The White House’s proposed $5.8 billion cut to the National Institutes of Health would be “devastating to the American people” and a “dramatic setback to medical progress.”
Those are some of the assessments proffered about the preliminary budget released earlier this year by the administration of President Donald J. Trump. A more detailed budget is expected in the coming weeks.
Dr. Raynard S. Kington, president of Grinnell College, is former acting director of NIH under President George W. Bush and President Barack H. Obama.
One of the fiercest opponents of the proposed $5.8 billion cut to NIH — which would take the federal agency’s spending down to $25.9 billion — is Grinnell College president Dr. Raynard S. Kington, former acting director of NIH under President George W. Bush and President Barack H. Obama.
Kington said the proposed cuts to NIH “suggest an extraordinary level of ignorance about the important new knowledge and innovation that comes out of that funding.”
“I think it would be devastating to the American people to implement the cuts that are being proposed,” Kington said. “I just think the proposals are short-sighted, they are anti-knowledge, anti-intellectual, and they just would be extraordinarily bad for the future and well-being of our country.”
Kington cited the need for a “whole continuum” of research in order to make new medical breakthroughs on things that range from childhood leukemia to obesity. He said the private sector is “never going to do the basic research in a way that a developed society needs.”

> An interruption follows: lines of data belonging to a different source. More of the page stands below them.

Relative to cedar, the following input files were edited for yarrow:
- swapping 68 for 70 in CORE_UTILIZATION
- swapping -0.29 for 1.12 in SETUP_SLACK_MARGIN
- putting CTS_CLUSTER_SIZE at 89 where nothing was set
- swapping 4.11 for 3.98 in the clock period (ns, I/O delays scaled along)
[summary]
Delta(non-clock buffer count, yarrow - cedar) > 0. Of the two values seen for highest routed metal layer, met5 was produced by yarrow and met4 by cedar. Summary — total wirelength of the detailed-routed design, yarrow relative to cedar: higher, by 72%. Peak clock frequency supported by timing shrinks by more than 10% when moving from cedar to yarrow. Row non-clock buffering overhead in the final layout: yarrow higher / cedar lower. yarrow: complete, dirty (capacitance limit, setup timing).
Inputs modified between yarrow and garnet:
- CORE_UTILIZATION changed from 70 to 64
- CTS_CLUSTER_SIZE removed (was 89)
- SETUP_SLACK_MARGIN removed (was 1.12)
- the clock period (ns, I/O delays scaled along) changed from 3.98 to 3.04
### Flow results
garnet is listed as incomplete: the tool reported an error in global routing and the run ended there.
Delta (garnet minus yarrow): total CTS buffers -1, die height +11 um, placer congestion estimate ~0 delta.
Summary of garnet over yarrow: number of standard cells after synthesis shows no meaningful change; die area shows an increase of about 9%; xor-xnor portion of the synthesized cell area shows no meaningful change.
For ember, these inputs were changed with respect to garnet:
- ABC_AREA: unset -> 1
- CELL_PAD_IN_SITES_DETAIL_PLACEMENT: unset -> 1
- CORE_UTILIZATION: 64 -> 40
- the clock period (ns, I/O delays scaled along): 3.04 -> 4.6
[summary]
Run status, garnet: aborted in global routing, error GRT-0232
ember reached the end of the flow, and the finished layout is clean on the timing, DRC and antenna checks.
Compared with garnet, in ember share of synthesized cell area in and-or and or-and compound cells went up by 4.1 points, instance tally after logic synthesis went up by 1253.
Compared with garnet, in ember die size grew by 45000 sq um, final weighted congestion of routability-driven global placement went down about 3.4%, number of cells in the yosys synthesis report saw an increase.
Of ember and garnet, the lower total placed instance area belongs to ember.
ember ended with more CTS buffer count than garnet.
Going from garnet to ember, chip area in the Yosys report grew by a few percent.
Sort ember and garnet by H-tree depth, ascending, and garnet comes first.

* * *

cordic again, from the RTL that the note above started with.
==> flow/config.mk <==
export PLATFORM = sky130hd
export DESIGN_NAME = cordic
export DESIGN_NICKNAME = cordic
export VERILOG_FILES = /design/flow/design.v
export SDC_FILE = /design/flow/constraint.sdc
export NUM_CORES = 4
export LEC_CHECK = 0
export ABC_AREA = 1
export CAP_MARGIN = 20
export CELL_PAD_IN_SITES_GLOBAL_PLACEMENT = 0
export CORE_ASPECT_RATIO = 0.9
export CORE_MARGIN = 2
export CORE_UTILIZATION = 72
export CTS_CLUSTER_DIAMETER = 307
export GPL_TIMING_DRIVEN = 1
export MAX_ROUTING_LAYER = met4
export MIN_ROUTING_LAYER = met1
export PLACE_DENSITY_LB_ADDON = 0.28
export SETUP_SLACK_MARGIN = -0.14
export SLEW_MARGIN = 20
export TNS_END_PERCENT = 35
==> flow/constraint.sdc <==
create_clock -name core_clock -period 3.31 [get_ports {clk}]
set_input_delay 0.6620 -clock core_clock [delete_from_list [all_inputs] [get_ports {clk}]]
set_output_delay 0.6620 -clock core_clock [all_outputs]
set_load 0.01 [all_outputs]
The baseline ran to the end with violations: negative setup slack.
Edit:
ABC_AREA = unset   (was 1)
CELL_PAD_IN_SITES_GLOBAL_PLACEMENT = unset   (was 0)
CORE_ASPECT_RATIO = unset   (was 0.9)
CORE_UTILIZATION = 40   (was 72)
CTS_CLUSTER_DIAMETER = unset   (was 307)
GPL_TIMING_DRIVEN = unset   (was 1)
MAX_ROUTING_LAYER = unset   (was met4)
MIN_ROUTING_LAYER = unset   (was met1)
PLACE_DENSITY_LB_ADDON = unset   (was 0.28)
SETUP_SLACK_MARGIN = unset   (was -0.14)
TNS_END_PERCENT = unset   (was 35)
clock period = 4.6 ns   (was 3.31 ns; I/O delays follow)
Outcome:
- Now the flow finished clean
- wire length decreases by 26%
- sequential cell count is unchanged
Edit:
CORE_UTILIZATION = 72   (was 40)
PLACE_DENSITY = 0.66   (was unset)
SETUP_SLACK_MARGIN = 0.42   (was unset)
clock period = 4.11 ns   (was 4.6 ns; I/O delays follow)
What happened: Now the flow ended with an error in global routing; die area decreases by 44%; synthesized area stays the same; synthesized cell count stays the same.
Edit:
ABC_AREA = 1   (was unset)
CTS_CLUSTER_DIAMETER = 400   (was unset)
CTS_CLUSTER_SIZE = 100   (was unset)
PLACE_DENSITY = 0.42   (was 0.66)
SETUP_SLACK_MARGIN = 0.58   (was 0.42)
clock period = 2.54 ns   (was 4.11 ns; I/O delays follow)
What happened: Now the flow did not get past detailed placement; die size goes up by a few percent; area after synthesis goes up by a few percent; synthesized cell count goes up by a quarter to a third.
==> inputs of run a <==
==> flow/design.v <==
module APB_MASTER(PCLK,PRESETn,PREADY,ST,WEN,APB_WADRS,APB_RADRS,APB_WDATA,PRDATA,PSEL,PLSVERR,PENABLE,PWRITE,PADDR,PWDATA,APB_RDATA_OUT);
input ST,WEN;
input [8:0] APB_WADRS,APB_RADRS;
input [7:0] APB_WDATA;
output [7:0] APB_RDATA_OUT;
input PCLK,PRESETn,PREADY;
input [7:0] PRDATA;
output reg PSEL,PLSVERR;
output reg PENABLE,PWRITE;
output reg [8:0] PADDR;
output reg [7:0] PWDATA;
reg [1:0] PS,NS;
localparam  IDLE=2'b00,
            SETUP=2'b01,
            ACCESS=2'b10;
reg setup_error;
reg invalid_setup_error;
reg [7:0] rdata;
assign APB_RDATA_OUT = rdata;
always @(posedge PCLK)
begin
    if(!PRESETn)
        PS<=IDLE;
    else
        PS<=NS;
end
always @(*)
begin
    case(PS)
        IDLE:
        begin
            if(ST)
            begin
                NS=SETUP;
            end
            else
            begin
                NS=IDLE;
            end
        end
        SETUP:
        begin
            NS=ACCESS;
        end
        ACCESS:
        begin
            if(!PREADY)
                NS=ACCESS;
            else
            begin
                if(ST)
                    NS=SETUP;
                else
                    NS=IDLE;
            end
        end
        default:NS=IDLE;
    endcase
end
always @(posedge PCLK)
begin
    if(!PRESETn)
    begin
        PSEL     <= 0;
        PENABLE  <= 0;
        PWRITE   <= 0;
        PADDR    <= 0;
        PWDATA   <= 0;
    end
    else
    case(NS)
        IDLE:
        begin
            PSEL     <= 0;
            PENABLE  <= 0;
            PWRITE   <= 0;
            PADDR    <= 0;
            PWDATA   <= 0;
        end
        SETUP:
        begin
            PSEL    <= 1;
            PENABLE <= 0;
            PWRITE  <= WEN;
            PADDR   <= WEN ? APB_WADRS : APB_RADRS;
            PWDATA  <= APB_WDATA;
        end
        ACCESS:
        begin
            PSEL    <= 1;
            PENABLE <= 1;
        end
        default:
        begin
            PSEL     <= 0;
            PENABLE  <= 0;
            PWRITE   <= 0;
            PADDR    <= 0;
            PWDATA   <= 0;
        end
    endcase
end
always @(posedge PCLK)
begin
    if(!PRESETn)
        rdata <= 0;
    else if (PS == ACCESS && !PWRITE && PREADY)
        rdata <= PRDATA;
end
always @(*)
begin
    if (PADDR > 9'h03F)
        setup_error = 1'b1;
    else
        setup_error = 1'b0;
    invalid_setup_error = setup_error;
end
always @(posedge PCLK)
begin
    if(!PRESETn)
        PLSVERR <= 0;
    else
        PLSVERR <= invalid_setup_error;
end
endmodule
==> 07-14: inputs <==
==> flow/design.v <==
module mp2 #(
    parameter CLK_FREQ = 12000000,
    parameter INTERVAL = CLK_FREQ / 360
)(
    input logic clk,
    input logic rst,
    output logic RGB_R,
    output logic RGB_G,
    output logic RGB_B
);
    logic [31:0] counter;
    logic [8:0] hue;
    logic [7:0] pwm_r, pwm_g, pwm_b;
    logic [7:0] pwm_counter;
    always_ff @(posedge clk) begin
        if (rst) begin
            counter <= 0;
            hue <= 0;
        end
        else if (counter >= INTERVAL)
        begin
            counter <= 0;
            hue <= (hue >= 359) ? 0 : hue + 1;
        end
        else
        begin
            counter <= counter + 1;
        end
    end
    always_comb begin
        pwm_r = (hue < 60) ? 255 :
                (hue < 120) ? (255 * (120 - hue) / 60) :
                (hue < 180) ? 0 :
                (hue < 240) ? 0 :
                (hue < 300) ? (255 * (hue - 240) / 60) :
                255;
        pwm_g = (hue < 60) ? (255 * (hue - 0) / 60) :
                (hue < 180) ? 255 :
                (hue < 240) ? (255 * (240 - hue) / 60) :
                0;
        pwm_b = (hue < 120) ? 0 :
                (hue < 180) ? (255 * (hue - 120) / 60) :
                (hue < 300) ? 255 :
                (hue < 360) ? (255 * (360 - hue) / 60) :
                0;
    end
    always_ff @(posedge clk) begin
        if (rst) pwm_counter <= 0;
        else pwm_counter <= pwm_counter + 1;
    end
    assign {RGB_R, RGB_G, RGB_B} = {pwm_counter < pwm_r, pwm_counter < pwm_g, pwm_counter < pwm_b};
endmodule
==> flow/run.sh <==
#!/bin/bash
# the make line also repeats each setting of config.mk as NAME=value (left out here)
make -C /OpenROAD-flow-scripts/flow DESIGN_CONFIG=/design/flow/config.mk WORK_HOME=/design/flow/orfs CLKGATE_MAP_FILE= finish
==> flow/config.mk <==
export PLATFORM = sky130hd
export DESIGN_NAME = mp2
export DESIGN_NICKNAME = mp2
export VERILOG_FILES = /design/flow/design.v
export SDC_FILE = /design/flow/constraint.sdc
export NUM_CORES = 4
export LEC_CHECK = 0
export ABC_AREA = 1
export CAP_MARGIN = 20
export CORE_MARGIN = 2
export CORE_UTILIZATION = 72
export CTS_CLUSTER_SIZE = 100
export SETUP_SLACK_MARGIN = -1.2
export SLEW_MARGIN = 20
export TNS_END_PERCENT = 10
==> flow/constraint.sdc <==
create_clock -name core_clock -period 12.7 [get_ports {clk}]
set_input_delay 2.5400 -clock core_clock [delete_from_list [all_inputs] [get_ports {clk}]]
set_output_delay 2.5400 -clock core_clock [all_outputs]
set_load 0.01 [all_outputs]
==> 11-25: changes against 07-14 <==
- ABC_AREA: 1 -> 0
- CELL_PAD_IN_SITES_GLOBAL_PLACEMENT: unset -> 1
- CORE_UTILIZATION: 72 -> 35
- CTS_CLUSTER_DIAMETER: unset -> 319
- PLACE_DENSITY: unset -> 0.91
- SETUP_SLACK_MARGIN: -1.2 -> unset
==> flow/constraint.sdc (replaced) <==
create_clock -name core_clock -period 30.0 [get_ports {clk}]
set_input_delay 6.0000 -clock core_clock [delete_from_list [all_inputs] [get_ports {clk}]]
set_output_delay 6.0000 -clock core_clock [all_outputs]
set_load 0.01 [all_outputs]
==> results <==
- 11-25 ran to the end with no violations. 07-14 did not get past global routing (5_1_grt).
- Against 07-14, the synthesized cell count of 11-25 is smaller by about 15%.
- Die area: 07-14 is lower than 11-25 (50%).
- Against 11-25, the area after synthesis of 07-14 is larger by about 1.6%.
==> build 4: inputs <==
## LMFE
module LMFE ( clk, reset, Din, in_en, busy, out_valid, Dout, mem_cen, mem_wen, mem_addr, mem_d, mem_q);
Settings: LEC_CHECK=0, ABC_AREA=1, CAP_MARGIN=25, CELL_PAD_IN_SITES_DETAIL_PLACEMENT=2, CELL_PAD_IN_SITES_GLOBAL_PLACEMENT=0, CORE_ASPECT_RATIO=1.28, CORE_MARGIN=9, CORE_UTILIZATION=42, CTS_CLUSTER_SIZE=54, GPL_ROUTABILITY_DRIVEN=0, HOLD_SLACK_MARGIN=0.23, MAX_ROUTING_LAYER=met4, MIN_ROUTING_LAYER=met1, PLACE_DENSITY_LB_ADDON=0.12, SETUP_SLACK_MARGIN=0.63, SLEW_MARGIN=20; clock period 2.64 ns.
run.sh (not shown) runs the stock make flow with config.mk's settings and CLKGATE_MAP_FILE=.
==> trial 98 (differences from build 4) <==
- CAP_MARGIN: 25 -> 15
- CELL_PAD_IN_SITES_DETAIL_PLACEMENT: 2 -> not set
- CELL_PAD_IN_SITES_GLOBAL_PLACEMENT: 0 -> not set
- CORE_ASPECT_RATIO: 1.28 -> not set
- CORE_MARGIN: 9 -> 2
- CORE_UTILIZATION: 42 -> 70
- CTS_CLUSTER_DIAMETER: not set -> 363
- CTS_CLUSTER_SIZE: 54 -> not set
- GPL_ROUTABILITY_DRIVEN: 0 -> not set
- HOLD_SLACK_MARGIN: 0.23 -> not set
- MAX_ROUTING_LAYER: met4 -> not set
- MIN_ROUTING_LAYER: met1 -> not set
- PLACE_DENSITY_LB_ADDON: 0.12 -> not set
- SETUP_SLACK_MARGIN: 0.63 -> not set
==> flow/constraint.sdc (replaced) <==
create_clock -name core_clock -period 2.7 [get_ports {clk}]
set_input_delay 0.5400 -clock core_clock [delete_from_list [all_inputs] [get_ports {clk}]]
set_output_delay 0.5400 -clock core_clock [all_outputs]
set_load 0.01 [all_outputs]
==> trial 63 (differences from build 4) <==
- CAP_MARGIN: 25 -> 20
- CELL_PAD_IN_SITES_GLOBAL_PLACEMENT: 0 -> 3
- CORE_ASPECT_RATIO: 1.28 -> not set
- CORE_MARGIN: 9 -> 7
- CORE_UTILIZATION: 42 -> 40
- CTS_CLUSTER_SIZE: 54 -> not set
- MIN_ROUTING_LAYER: met1 -> met2
- PLACE_DENSITY_LB_ADDON: 0.12 -> 0.15
- SETUP_SLACK_MARGIN: 0.63 -> not set
==> flow/constraint.sdc (replaced) <==
create_clock -name core_clock -period 6.0 [get_ports {clk}]
set_input_delay 1.2000 -clock core_clock [delete_from_list [all_inputs] [get_ports {clk}]]
set_output_delay 1.2000 -clock core_clock [all_outputs]
set_load 0.01 [all_outputs]
==> trial 65 (differences from build 4) <==
- CELL_PAD_IN_SITES_DETAIL_PLACEMENT: 2 -> 1
- PLACE_DENSITY_LB_ADDON: 0.12 -> 0.18
- SLEW_MARGIN: 20 -> 10
==> results_dict.tcl <==
# yosys + openroad results
set metrics [dict create \
    die_h_um 236 \
    haltStage "global routing" \
    tool.error "[ERROR GRT-0232] Routing congestion too high. Check the congestion heatmap in the GUI." \
    fp_util_pct 71.1 \
    row_count 84 \
    placed_cell_area_mm2 0.0413 \
    fp.dieW_um 236 \
    dpl.hpwl_um 81000 \
    placedCellCount 5965 \
    coreArea_mm2 0.0529 \
    status "aborted with a tool error" \
]
(the above is from trial 98)
==> results_dict.tcl <==
# yosys + openroad results
set metrics [dict create \
    status "no timing/DRC/antenna violations" \
    fp_util_pct 40.3 \
    coreArea_mm2 0.0932 \
    placed_cell_area_mm2 0.0392 \
    row_count 112 \
    dpl.hpwl_um 100000 \
    die_h_um 321 \
]
(the above is from trial 63)
==> results_dict.tcl <==
# yosys + openroad results
set metrics [dict create \
    status "aborted with a tool error" \
    haltStage "global routing" \
    tool.error "[ERROR GRT-0228] Horizontal edge usage exceeds the maximum allowed. (6, 35) usage=65535 limit=3000" \
    placedCellCount 6576 \
    row_count 123 \
    fp_util_pct 42.5 \
    fp.dieW_um 282 \
]
(the above is from trial 65)
==> results_dict.tcl <==
# yosys + openroad results
set metrics [dict create \
    status "aborted with a tool error" \
    fp_util_pct 42.5 \
    coreArea_mm2 0.0883 \
    die_h_um 356 \
    placedCellCount 6575 \
    tool.error "[ERROR DPL-0033] detailed placement checks failed during check placement." \
    dpl.hpwl_um 154000 \
    placed_cell_area_mm2 0.0430 \
    haltStage "clock tree synthesis" \
]
(the above is from build 4)

==> job 7447: inputs <==
Starting RTL as in the previous note.
Settings: LEC_CHECK=0, ABC_AREA=1, CAP_MARGIN=20, CORE_ASPECT_RATIO=0.92, CORE_MARGIN=2, CORE_UTILIZATION=72, CTS_CLUSTER_DIAMETER=311, CTS_CLUSTER_SIZE=10, SETUP_SLACK_MARGIN=1.59, SLEW_MARGIN=20, TNS_END_PERCENT=10; clock period 5.38 ns.
==> job 4306 (differences from job 7447) <==
ABC_AREA = unset   (was 1)
CORE_ASPECT_RATIO = unset   (was 0.92)
CORE_MARGIN = 3   (was 2)
CORE_UTILIZATION = 40   (was 72)
CTS_CLUSTER_DIAMETER = unset   (was 311)
CTS_CLUSTER_SIZE = unset   (was 10)
HOLD_SLACK_MARGIN = -0.06   (was unset)
SETUP_SLACK_MARGIN = unset   (was 1.59)
TNS_END_PERCENT = 60   (was 10)
==> flow/constraint.sdc (replaced) <==
create_clock -name core_clock -period 6.0 [get_ports {clk}]
set_input_delay 1.2000 -clock core_clock [delete_from_list [all_inputs] [get_ports {clk}]]
set_output_delay 1.2000 -clock core_clock [all_outputs]
set_load 0.01 [all_outputs]
==> Changelog: implementation <==
## Implementation

- Worst-margin pin slew: 1085 ps
- Syn_area_per_cell: a little under 9 um^2
- Worst Setup SP: med.in_r[2]
- GRT met1 Usage: 29.94%
- Die W: 314 um
- Worst r2r path cells: 10
- Status: complete, no violations
- # Taps: around 1300
- Cells after DPL: 5434
- Most used cell along the critical path: o21a_1
Source of the figures above: job 4306

==> Changelog: implementation <==
## Implementation

- Status: complete, no violations
- Syn_area_per_cell: 7.403 um^2
- Cells after DPL: roughly 5600
- GRT met1 Usage: 57.38%
- Final worst-path cycle share: 69.46%
- Post-Syn Instances: 5077
- Worst Setup SP: med.in_r[5]
- Most used cell along the critical path: a21oi_1
- Final wirelength: 112200 um
- # Taps: approximately 700
- Die W: 242.2 um
Source of the figures above: job 7447
==> flow/design.v (excerpt) <==
module distortion_correction #(
    parameter DATA_WIDTH = 16,
    parameter H_RES = 1280,
    parameter V_RES = 720
)(
    input clk,
    input rst_n,
    input [15:0] fx, fy,       
    input [15:0] cx, cy,       
    input [15:0] k1, k2, k3,   
    input valid_params,
    input [DATA_WIDTH-1:0] vin_data,
    input vin_de, vin_vs, vin_hs,
    input [9:0] pixel_x, pixel_y,
    output reg [DATA_WIDTH-1:0] vout_data,
    output reg vout_de, vout_vs, vout_hs,
    input [15:0] ram_rd_data,
    output reg [19:0] ram_rd_addr,
    output reg ram_rd_en
);
    localparam IDLE = 2'b00;
    localparam CALC = 2'b01;
    localparam WAIT = 2'b10;
    localparam OUT  = 2'b11;
    reg [1:0] state, next_state;
    reg signed [15:0] x_norm, y_norm;       
    reg signed [31:0] x2, y2, r2;           
    reg signed [31:0] r4, r6;               
    reg signed [31:0] distortion_factor;    
    reg signed [15:0] x_distorted, y_distorted;   
    reg [9:0] corrected_x, corrected_y;     
    reg [9:0] px_d1, py_d1, px_d2, py_d2;
    reg de_d1, vs_d1, hs_d1;
    reg de_d2, vs_d2, hs_d2;
    reg de_d3, vs_d3, hs_d3;
    reg [2:0] calc_cnt;
    always @(posedge clk or negedge rst_n) begin
        if (!rst_n) begin
            state <= IDLE;
        end else begin
            state <= next_state;
        end
    end
    always @(*) begin
        case (state)
            IDLE: next_state = (vin_de && valid_params) ? CALC : IDLE;
            CALC: next_state = (calc_cnt == 3'd4) ? WAIT : CALC;
            WAIT: next_state = OUT;
            OUT:  next_state = IDLE;
            default: next_state = IDLE;
        endcase
    end
    always @(posedge clk or negedge rst_n) begin
        if (!rst_n) begin
            calc_cnt <= 0;
            x_norm <= 0; y_norm <= 0;
            x2 <= 0; y2 <= 0; r2 <= 0;
            r4 <= 0; r6 <= 0;
            distortion_factor <= 0;
            x_distorted <= 0; y_distorted <= 0;
            corrected_x <= 0; corrected_y <= 0;
        end else begin
            case (state)
                IDLE: begin
                    calc_cnt <= 0;
  ...
Size: roughly 310 flip-flops, about 210 I/O pins.
make LEC_CHECK=0 ABC_AREA=1 CAP_MARGIN=20 CELL_PAD_IN_SITES_DETAIL_PLACEMENT=2 CELL_PAD_IN_SITES_GLOBAL_PLACEMENT=1 CORE_ASPECT_RATIO=0.74 CORE_MARGIN=5 CORE_UTILIZATION=60 CTS_CLUSTER_SIZE=33 GPL_ROUTABILITY_DRIVEN=0 GPL_TIMING_DRIVEN=0 MAX_ROUTING_LAYER=met5 MIN_ROUTING_LAYER=met1 PLACE_DENSITY_LB_ADDON=0.15 SLEW_MARGIN=20 TNS_END_PERCENT=90 finish   # period 20.0 ns
run.sh (not shown) runs the stock make flow with config.mk's settings and CLKGATE_MAP_FILE=.
The starting point ended with an error in 3_5_place_dp.
Rerun with:
Settings changed: ABC_AREA 1 to not set, CELL_PAD_IN_SITES_DETAIL_PLACEMENT 2 to not set, CELL_PAD_IN_SITES_GLOBAL_PLACEMENT 1 to not set, CORE_ASPECT_RATIO 0.74 to not set, CORE_MARGIN 5 to 2, CORE_UTILIZATION 60 to 52, CTS_CLUSTER_SIZE 33 to not set, GPL_ROUTABILITY_DRIVEN 0 to not set, GPL_TIMING_DRIVEN 0 to not set, MAX_ROUTING_LAYER met5 to not set, MIN_ROUTING_LAYER met1 to not set, PLACE_DENSITY_LB_ADDON 0.15 to not set, TNS_END_PERCENT 90 to not set.
Clock period 20.0 ns to 11.4 ns, I/O delays scaled along.
What happened: With this change the flow produced a layout that fails on setup timing; die area increases by a little under a tenth; area after synthesis drops by a few percent; synthesized cell count fell by about a fifth.
Rerun with:
Settings changed: CORE_UTILIZATION 52 to 40.
Clock period 11.4 ns to 16.9 ns, I/O delays scaled along.
Now the flow completed without violations; clock skew goes down by 40 ps; routed wire length goes down by 3.8%; hold slack gets better by 12 ps; sequential share of layout area goes up by 0.22 points; setup slack gets better by 3800 ps.
Rerun with:
Settings changed: ABC_AREA set to 1, CORE_UTILIZATION 40 to 70, CTS_CLUSTER_DIAMETER set to 223.
Clock period 16.9 ns to 10.5 ns, I/O delays scaled along.
Result: The changed run finished but failed the layout checks on setup timing; register-to-register slack degrades by 2700 ps; synthesized area goes up by 3.9%; final area rises by 7.1%; die size drops by 40%; worst setup slack is worse by 2700 ps; clock-buffer cell count falls by 10.

Setup of JK:
Starting RTL as in the previous note.
// distortion_correction
module distortion_correction #(
    parameter DATA_WIDTH = 16,
    parameter H_RES = 1280,
    parameter V_RES = 720
)(
    input clk,
    input rst_n,
    input [15:0] fx, fy,       
    input [15:0] cx, cy,       
    input [15:0] k1, k2, k3,   
    input valid_params,
    input [DATA_WIDTH-1:0] vin_data,
    input vin_de, vin_vs, vin_hs,
    input [9:0] pixel_x, pixel_y,
    output reg [DATA_WIDTH-1:0] vout_data,
    output reg vout_de, vout_vs, vout_hs,
    input [15:0] ram_rd_data,
    output reg [19:0] ram_rd_addr,
    output reg ram_rd_en
);
make LEC_CHECK=0 CAP_MARGIN=0 CELL_PAD_IN_SITES_DETAIL_PLACEMENT=0 CORE_MARGIN=2 CORE_UTILIZATION=65 CTS_CLUSTER_DIAMETER=80 CTS_CLUSTER_SIZE=56 GPL_TIMING_DRIVEN=1 HOLD_SLACK_MARGIN=0.11 PLACE_DENSITY_LB_ADDON=0.03 SETUP_SLACK_MARGIN=3.1 SLEW_MARGIN=20 TNS_END_PERCENT=10 finish   # period 12.2 ns
JK finished all stages; layout check result: FAIL, due to setup timing.
Here is what was changed in the inputs of MS compared with JK.
==> flow/config.mk <==
export PLATFORM = sky130hd
export DESIGN_NAME = distortion_correction
export DESIGN_NICKNAME = distortion_correction
export VERILOG_FILES = /design/flow/design.v
export SDC_FILE = /design/flow/constraint.sdc
export NUM_CORES = 4
export LEC_CHECK = 0
export CAP_MARGIN = 0
export CORE_MARGIN = 2
export CORE_UTILIZATION = 40
export CTS_CLUSTER_DIAMETER = 62
export CTS_CLUSTER_SIZE = 10
export SLEW_MARGIN = 20
==> flow/constraint.sdc <==
create_clock -name core_clock -period 20.0 [get_ports {clk}]
set_input_delay 4.0000 -clock core_clock [delete_from_list [all_inputs] [get_ports {clk}]]
set_output_delay 4.0000 -clock core_clock [all_outputs]
set_load 0.01 [all_outputs]
==> comparison <==
On area used by sequential logic in the layout, JK tracks MS almost exactly. Looking at wire length reported by the detailed router across both flows, MS is the stronger of the two, with JK trailing. Changes observed in MS relative to JK: highest clock rate decreased by 14% relative to the old numbers. Having completed the whole flow, MS delivered a layout that passed the timing, design-rule and antenna checks.
#### Input delta (AL over MS)
-- flow/config.mk --
<<< MS, line 8
export CAP_MARGIN = 0
>>> AL, line 8
export ABC_AREA = 1
export CAP_MARGIN = 15
<<< MS, line 10
export CORE_UTILIZATION = 40
export CTS_CLUSTER_DIAMETER = 62
export CTS_CLUSTER_SIZE = 10
>>> AL, line 11
export CORE_UTILIZATION = 72
export CTS_CLUSTER_DIAMETER = 223
export SETUP_SLACK_MARGIN = 2.79
==> flow/constraint.sdc <==
create_clock -name core_clock -period 10.5 [get_ports {clk}]
set_input_delay 2.1000 -clock core_clock [delete_from_list [all_inputs] [get_ports {clk}]]
set_output_delay 2.1000 -clock core_clock [all_outputs]
set_load 0.01 [all_outputs]
==> results <==
AL does worse than MS on total non-filler cell area in the finished layout. Delta (AL minus MS): relative area of clock buffers and inverters in the final design level, top achievable clock speed now larger. MS has lower non-clock buffer area fraction after layout than AL. Max area overhead of the layout relative to synthesis across AL and MS: AL. In AL the implementation completed, yet the final layout does not meet the checks, the culprit being setup timing. Changes observed in AL relative to MS: sequential cell count now sits at about the same level, core area now sits lower.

Kington is by no means the lone critic of the proposed cuts to NIH.
Suzanne Ffolkes, vice president of communications at Research!America, an Arlington, Virginia-based nonprofit public education and advocacy alliance, decried the proposed cuts as “a dramatic setback to medical progress.”
“Americans who expect research to advance at the level of scientific opportunity will be deeply concerned about the short- and long-term impact of steep funding cuts as it relates to the discovery, development, and delivery of new treatments to complex diseases and finding cures,” Ffolkes said.
She said robust investments are necessary to support public and private sector research and new technology that helps to deepen scientific understanding of genetic mutations and cancer cells.
“If we hope to continue to make great strides in immunotherapy treatment for cancer, for example, we must have sustained, predictable increases for the NIH,” Ffolkes said.
Ffolkes cited statistics from a Research!America survey that found 63 percent of Americans “agree that basic scientific research, even if it brings no immediate benefits, should be supported by the federal government.”
The survey also found that more than half — 52 percent — are willing to pay $1 per week more in taxes if they were certain that all of the money would be spent on additional medical research.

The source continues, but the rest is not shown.